To hear him talk about the economic challenges facing the entertainment industry, you'd think that Jeffrey Katzenberg, CEO of DreamWorks Animation SKG, would be worried. Still, sitting in a meeting room on the DreamWorks campus, surrounded by plush toys commemorating his company's biggest hits, Katzenberg speaks in a tone that borders on serenity.
"I tell people, 'Wherever you are today, this is the new great,'?" he says, a Kung Fu Panda doll looming over his shoulder. "The sooner you forget what you had, the better off you'll be."
Katzenberg's Zen-like calm is especially surprising, given that just weeks before, he'd learned that he was among the Hollywood victims of Bernard Madoff's Ponzi scheme.

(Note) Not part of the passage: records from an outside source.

## src/rtl/int_ctrl.sv

```systemverilog
// Vectored interrupt controller: per-source edge/level capture, mask, global enable,
// fixed lowest-index-first priority, and a non-nesting IDLE/REQ/SERVICE handshake with the CPU.
module int_ctrl #(
  parameter int          N_SRC     = 8,
  parameter logic [31:0] VEC_BASE  = 32'h0000_0004,
  parameter int          VEC_SHIFT = 3,
  localparam int         ID_W      = (N_SRC > 1) ? $clog2(N_SRC) : 1
) (
  input  logic             clk,
  input  logic             reset,
  input  logic [N_SRC-1:0] irq_src,
  input  logic             cfg_we,
  input  logic [1:0]       cfg_addr,
  input  logic [31:0]      cfg_wdata,
  output logic [31:0]      cfg_rdata,
  output logic             int_req,
  input  logic             int_ack,
  output logic [ID_W-1:0]  int_id,
  output logic [31:0]      int_vec,
  input  logic             eret,
  output logic             busy,
  output logic [1:0]       dbg_state_o
);

  typedef enum logic [1:0] {
    S_IDLE    = 2'd0,
    S_REQ     = 2'd1,
    S_SERVICE = 2'd2
  } state_e;

  localparam logic [1:0] A_MASK = 2'd0, A_MODE = 2'd1, A_PEND = 2'd2, A_STAT = 2'd3;

  state_e            state_q;
  logic [N_SRC-1:0]  mask_q, mode_q, pend_q, hist_q;
  logic [N_SRC-1:0]  pend_d, rise, w1c, ack_clr, eligible;
  logic              gie_q, int_req_q, busy_q;
  logic [ID_W-1:0]   id_q, win_id;

  assign rise     = irq_src & ~hist_q;
  assign w1c      = (cfg_we && cfg_addr == A_PEND) ? cfg_wdata[N_SRC-1:0] : '0;
  assign ack_clr  = (state_q == S_REQ && int_ack) ? (N_SRC'(1) << id_q) : '0;
  // Edge bits: a fresh rising edge beats both a W1C write and the ack clear.
  assign pend_d   = (mode_q & (rise | (pend_q & ~w1c & ~ack_clr))) | (~mode_q & irq_src);
  assign eligible = pend_q & mask_q & {N_SRC{gie_q}};

  always_comb begin
    win_id = '0;
    for (int i = N_SRC - 1; i >= 0; i--) begin
      if (eligible[i]) win_id = ID_W'(i);
    end
  end

  always_ff @(posedge clk or negedge reset) begin
    if (!reset) begin
      mask_q <= '0;
      mode_q <= '0;
      pend_q <= '0;
      hist_q <= '0;
      gie_q  <= 1'b0;
    end else begin
      hist_q <= irq_src;
      pend_q <= pend_d;
      if (cfg_we) begin
        case (cfg_addr)
          A_MASK:  mask_q <= cfg_wdata[N_SRC-1:0];
          A_MODE:  mode_q <= cfg_wdata[N_SRC-1:0];
          A_STAT:  gie_q  <= cfg_wdata[0];
          default: ;
        endcase
      end
    end
  end

  // CPU handshake: int_req holds with a stable id until int_ack (one-cycle pulse)
  // is seen in REQ; eret (one-cycle pulse) ends SERVICE. Pulses in other states are ignored.
  always_ff @(posedge clk or negedge reset) begin
    if (!reset) begin
      state_q   <= S_IDLE;
      id_q      <= '0;
      int_req_q <= 1'b0;
      busy_q    <= 1'b0;
    end else begin
      case (state_q)
        S_IDLE: begin
          if (|eligible) begin
            id_q      <= win_id;
            int_req_q <= 1'b1;
            state_q   <= S_REQ;
          end
        end
        S_REQ: begin
          if (int_ack) begin
            int_req_q <= 1'b0;
            busy_q    <= 1'b1;
            state_q   <= S_SERVICE;
          end else if (!eligible[id_q]) begin
            int_req_q <= 1'b0;
            state_q   <= S_IDLE;
          end
        end
        S_SERVICE: begin
          if (eret) begin
            busy_q  <= 1'b0;
            state_q <= S_IDLE;
          end
        end
        default: begin
          int_req_q <= 1'b0;
          busy_q    <= 1'b0;
          state_q   <= S_IDLE;
        end
      endcase
    end
  end

  assign int_req     = int_req_q;
  assign busy        = busy_q;
  assign int_id      = id_q;
  assign int_vec     = VEC_BASE + (32'(id_q) << VEC_SHIFT);
  assign dbg_state_o = state_q;

  always_comb begin
    cfg_rdata = '0;
    case (cfg_addr)
      A_MASK:  cfg_rdata = 32'(mask_q);
      A_MODE:  cfg_rdata = 32'(mode_q);
      A_PEND:  cfg_rdata = 32'(pend_q);
      default: cfg_rdata = {16'h0, 8'(id_q), 6'h0, busy_q, gie_q};
    endcase
  end

endmodule

```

Both Katzenberg and his DreamWorks co-founder, Steven Spielberg, had millions tied up with Madoff, most of it money they'd set aside for charity and all of it probably gone. As Katzenberg speaks of the belt-tightening that is happening in Hollywood, it's hard not to wonder about his own belt.

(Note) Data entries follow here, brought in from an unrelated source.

$ cat config.mk
export PLATFORM = sky130hd
export DESIGN_NAME = serdesphy_cdr_vco_ctrl
export DESIGN_NICKNAME = d
export VERILOG_FILES = /design/src/rtl/serdesphy_cdr_vco_ctrl.sv
export SDC_FILE = /design/constraint.sdc
export NUM_CORES = 1
export LEC_CHECK = 0
export ABC_AREA = 1
export BUFFER_PORTS_ARGS = -buffer_cell sky130_fd_sc_hd__buf_2
export CAP_MARGIN = 20
export CORE_MARGIN = 2
export CORE_UTILIZATION = 30
export DETAILED_ROUTE_END_ITERATION = 8
export PLACE_DENSITY = 0.52
export SYNTH_ARGS = -nofsm -noshare
export SYNTH_HDL_FRONTEND = slang
export SYNTH_SLANG_ARGS = --single-unit
$ cat constraint.sdc
create_clock -name clk_i -period 8.2 [get_ports clk_i]
set_clock_uncertainty 0.1 [all_clocks]
set_input_delay 1.64 -clock clk_i [delete_from_list [all_inputs] [get_ports clk_i]]
set_output_delay 1.64 -clock clk_i [all_outputs]
set_load 0.05 [all_outputs]
$ cat src/rtl/serdesphy_cdr_vco_ctrl.sv
// CDR VCO sequencer: enable, wait ready, 8-step binary-search calibration, then PD-driven tracking with lock detect.
// Latency: all outputs registered; calibration takes 8*(SETTLE_CYCLES+WIN_CYCLES+1) cycles after vco_ready_i is seen.
// Backpressure: none; start_i is a level, and dropping it returns to IDLE on the next cycle from any state.
//
// Ports:
//   clk_i, rst_i       controller clock, synchronous active-high reset
//   start_i            level: high runs the sequence, low aborts to IDLE
//   vco_ready_i        VCO stable flag (already synchronised)
//   vco_edge_i         one-cycle pulse per VCO rising edge (already synchronised)
//   pd_up_i, pd_dn_i   phase detector: VCO too slow / too fast
//   vco_enable_o       VCO enable
//   cdr_control_o      8-bit VCO control code
//   cal_done_o         calibration finished, tracking active
//   locked_o           tracking loop locked
//   fault_o            ready timeout or ready lost
//   busy_o             sequencer not in IDLE
module serdesphy_cdr_vco_ctrl #(
  parameter int unsigned WIN_CYCLES    = 256,
  parameter int unsigned SETTLE_CYCLES = 16,
  parameter int unsigned TARGET_COUNT  = 100,
  parameter int unsigned READY_TIMEOUT = 1024,
  parameter int unsigned LOCK_TOL      = 2,
  parameter int unsigned LOCK_WINDOWS  = 4,
  parameter logic [7:0]  CODE_MIN      = 8'h20,
  parameter logic [7:0]  CODE_MAX      = 8'hE0
) (
  input  logic       clk_i,
  input  logic       rst_i,
  input  logic       start_i,
  input  logic       vco_ready_i,
  input  logic       vco_edge_i,
  input  logic       pd_up_i,
  input  logic       pd_dn_i,
  output logic       vco_enable_o,
  output logic [7:0] cdr_control_o,
  output logic       cal_done_o,
  output logic       locked_o,
  output logic       fault_o,
  output logic       busy_o
);

  typedef enum logic [2:0] {
    IDLE,
    EN_WAIT,
    CAL_SETTLE,
    CAL_MEAS,
    CAL_UPD,
    TRACK,
    FAULT
  } state_e;

  localparam logic [7:0] CODE_RST = 8'h80;

  // One shared cycle counter serves the ready timeout, settle, measurement
  // and lock windows, so it is sized for the longest of them.
  localparam int unsigned CNT_MAX_A = (READY_TIMEOUT > WIN_CYCLES) ? READY_TIMEOUT : WIN_CYCLES;
  localparam int unsigned CNT_MAX   = (CNT_MAX_A > SETTLE_CYCLES) ? CNT_MAX_A : SETTLE_CYCLES;
  localparam int          CNT_W     = $clog2(CNT_MAX);
  localparam int          QW        = $clog2(LOCK_WINDOWS + 1);

  state_e             state_q, state_d;
  logic [CNT_W-1:0]   cnt_q, cnt_d;
  logic [15:0]        edge_cnt_q, edge_cnt_d;
  logic [2:0]         bit_q, bit_d;
  logic [7:0]         code_q, code_d;
  logic signed [15:0] net_q, net_d;
  logic signed [15:0] net_fin;
  logic [15:0]        net_abs;
  logic [QW-1:0]      quiet_q, quiet_d;
  logic               en_q, en_d;
  logic               cal_done_q, cal_done_d;
  logic               locked_q, locked_d;
  logic               fault_q, fault_d;
  logic               busy_q, busy_d;
  logic               ready_lost;

  // Net phase-detector balance including this cycle's pulse, so the
  // window-end decision sees every pulse of the window.
  always_comb begin
    net_fin = net_q;
    if (pd_up_i && !pd_dn_i) begin
      net_fin = net_q + 16'sd1;
    end else if (pd_dn_i && !pd_up_i) begin
      net_fin = net_q - 16'sd1;
    end
  end

  assign net_abs = net_fin[15] ? $unsigned(-net_fin) : $unsigned(net_fin);

  assign ready_lost = !vco_ready_i &&
                      (state_q == CAL_SETTLE || state_q == CAL_MEAS ||
                       state_q == CAL_UPD    || state_q == TRACK);

  always_comb begin
    state_d    = state_q;
    cnt_d      = cnt_q;
    edge_cnt_d = edge_cnt_q;
    bit_d      = bit_q;
    code_d     = code_q;
    net_d      = net_q;
    quiet_d    = quiet_q;
    en_d       = en_q;
    cal_done_d = cal_done_q;
    locked_d   = locked_q;
    fault_d    = fault_q;

    // Abort wins over every other transition, including a fault in the same cycle.
    if (state_q != IDLE && !start_i) begin
      state_d    = IDLE;
      cnt_d      = '0;
      en_d       = 1'b0;
      code_d     = CODE_RST;
      cal_done_d = 1'b0;
      locked_d   = 1'b0;
      fault_d    = 1'b0;
    end else if (ready_lost) begin
      state_d    = FAULT;
      cnt_d      = '0;
      en_d       = 1'b0;
      code_d     = CODE_RST;
      cal_done_d = 1'b0;
      locked_d   = 1'b0;
      fault_d    = 1'b1;
    end else begin
      unique case (state_q)
        IDLE: begin
          en_d   = 1'b0;
          code_d = CODE_RST;
          if (start_i) begin
            state_d = EN_WAIT;
            en_d    = 1'b1;
            cnt_d   = '0;
          end
        end

        EN_WAIT: begin
          if (vco_ready_i) begin
            state_d = CAL_SETTLE;
            cnt_d   = '0;
            bit_d   = 3'd7;
            code_d  = CODE_RST;
          end else if (cnt_q == CNT_W'(READY_TIMEOUT - 1)) begin
            state_d = FAULT;
            cnt_d   = '0;
            en_d    = 1'b0;
            code_d  = CODE_RST;
            fault_d = 1'b1;
          end else begin
            cnt_d = cnt_q + 1'b1;
          end
        end

        CAL_SETTLE: begin
          if (cnt_q == CNT_W'(SETTLE_CYCLES - 1)) begin
            state_d    = CAL_MEAS;
            cnt_d      = '0;
            edge_cnt_d = '0;
          end else begin
            cnt_d = cnt_q + 1'b1;
          end
        end

        CAL_MEAS: begin
          if (vco_edge_i && edge_cnt_q != 16'hFFFF) begin
            edge_cnt_d = edge_cnt_q + 16'd1;
          end
          if (cnt_q == CNT_W'(WIN_CYCLES - 1)) begin
            state_d = CAL_UPD;
            cnt_d   = '0;
          end else begin
            cnt_d = cnt_q + 1'b1;
          end
        end

        CAL_UPD: begin
          // Too many edges means the trial code is too high: drop the bit.
          if (edge_cnt_q > 16'(TARGET_COUNT)) begin
            code_d[bit_q] = 1'b0;
          end
          if (bit_q != 3'd0) begin
            code_d[bit_q - 3'd1] = 1'b1;
            bit_d                = bit_q - 3'd1;
            state_d              = CAL_SETTLE;
          end else begin
            // Only the final search result is clamped; trials run unclamped.
            if (code_d < CODE_MIN) begin
              code_d = CODE_MIN;
            end else if (code_d > CODE_MAX) begin
              code_d = CODE_MAX;
            end
            state_d    = TRACK;
            cal_done_d = 1'b1;
            locked_d   = 1'b0;
            net_d      = '0;
            quiet_d    = '0;
          end
          cnt_d = '0;
        end

        TRACK: begin
          if (pd_up_i && !pd_dn_i) begin
            code_d = (code_q >= CODE_MAX) ? CODE_MAX : code_q + 8'd1;
          end else if (pd_dn_i && !pd_up_i) begin
            code_d = (code_q <= CODE_MIN) ? CODE_MIN : code_q - 8'd1;
          end
          if (cnt_q == CNT_W'(WIN_CYCLES - 1)) begin
            cnt_d = '0;
            net_d = '0;
            if (net_abs <= 16'(LOCK_TOL)) begin
              if (quiet_q != QW'(LOCK_WINDOWS)) begin
                quiet_d = quiet_q + 1'b1;
              end
              locked_d = (quiet_d == QW'(LOCK_WINDOWS));
            end else begin
              quiet_d  = '0;
              locked_d = 1'b0;
            end
          end else begin
            cnt_d = cnt_q + 1'b1;
            net_d = net_fin;
          end
        end

        FAULT: begin
          // Held until start_i drops; outputs were set on entry.
          en_d   = 1'b0;
          code_d = CODE_RST;
        end

        default: begin
          state_d = IDLE;
        end
      endcase
    end

    busy_d = (state_d != IDLE);
  end

  always_ff @(posedge clk_i) begin
    if (rst_i) begin
      state_q    <= IDLE;
      cnt_q      <= '0;
      edge_cnt_q <= '0;
      bit_q      <= '0;
      code_q     <= CODE_RST;
      net_q      <= '0;
      quiet_q    <= '0;
      en_q       <= 1'b0;
      cal_done_q <= 1'b0;
      locked_q   <= 1'b0;
      fault_q    <= 1'b0;
      busy_q     <= 1'b0;
    end else begin
      state_q    <= state_d;
      cnt_q      <= cnt_d;
      edge_cnt_q <= edge_cnt_d;
      bit_q      <= bit_d;
      code_q     <= code_d;
      net_q      <= net_d;
      quiet_q    <= quiet_d;
      en_q       <= en_d;
      cal_done_q <= cal_done_d;
      locked_q   <= locked_d;
      fault_q    <= fault_d;
      busy_q     <= busy_d;
    end
  end

  assign vco_enable_o  = en_q;
  assign cdr_control_o = code_q;
  assign cal_done_o    = cal_done_q;
  assign locked_o      = locked_q;
  assign fault_o       = fault_q;
  assign busy_o        = busy_q;

endmodule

"If you look at where you were last summer, and that's your measure of how you're doing, it's hopeless," he says. His words could also apply to life after Madoff, I suggest. Katzenberg nods. His loss was humiliating, he admits. "It's gone. It's finished," he says. He refuses to reveal how much "it" is, though public tax filings show his and his wife's foundation had assets of more than $22 million in 2007. "I'm as lucky and as blessed as I can be," he says. "Let's move on."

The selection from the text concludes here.